I've been looking for a dc controller that'll do regen, seems most of the common manifacturers are afraid to impliment it... I'm still deciding between ac and dc (mainly on that regen bit).


----------



## zwmaster (Nov 23, 2009)

Hi Techie.

It’s controller mfg. nightmare, but in legal aspect. The problem is in the DC motors. As far as I have learned till today, many can’t be used for regenerative braking and are destroyed if used in this way. 
I only hope Kostov 11” can be used like that.

How to control regenerative braking is my other question.
Could the stator and rotor coils be controlled separately? Not be conected in series by default but using IGBT modules.
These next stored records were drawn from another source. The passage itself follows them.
[config.mk]
export PLATFORM = sky130hd
export DESIGN_NAME = booth_seq_ctrl_flat
export DESIGN_NICKNAME = d
export VERILOG_FILES = /design/src/rtl/booth_pkg.sv /design/src/rtl/booth_seq_ctrl_if.sv /design/src/rtl/booth_lat_timer.sv /design/src/rtl/booth_seq_ctrl.sv /design/src/flat_wrapper.sv
export SDC_FILE = /design/constraint.sdc
export NUM_CORES = 1
export LEC_CHECK = 0
export ABC_AREA = 1
export BUFFER_PORTS_ARGS = -buffer_cell sky130_fd_sc_hd__buf_2
export CAP_MARGIN = 20
export CORE_MARGIN = 2
export CORE_UTILIZATION = 52
export CTS_CLUSTER_DIAMETER = 60
export DETAILED_ROUTE_END_ITERATION = 8
export PLACE_DENSITY = 0.86
export SLEW_MARGIN = 20
export SYNTH_ARGS = -nofsm -noshare
export SYNTH_HDL_FRONTEND = slang
export SYNTH_SLANG_ARGS = --single-unit
[constraint.sdc]
create_clock -name clk -period 1.9 [get_ports clk]
set_clock_uncertainty 0.1 [all_clocks]
set_input_delay 0.475 -clock clk [delete_from_list [all_inputs] [get_ports clk]]
set_output_delay 0.475 -clock clk [all_outputs]
set_load 0.03 [all_outputs]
I will know exact position of the motor axle (komutator) and have a lot of processor power in my DSP controller.

There are also other problems from here.
Storage of large amount’s of energy during regen.
Maybe intermediate storage in large capacitors is the way and also burning excess of energy in electric heaters and AC drive. 

Happy 2010


----------



## Qer (May 7, 2008)

This is not an AC versus DC issue, but more a series wound versus the rest of the world (well, almost at least). For example, a SepEx brushed DC-motor can regenerate just fine and for example Renault has built some SepEx-based EV's that can regen just fine.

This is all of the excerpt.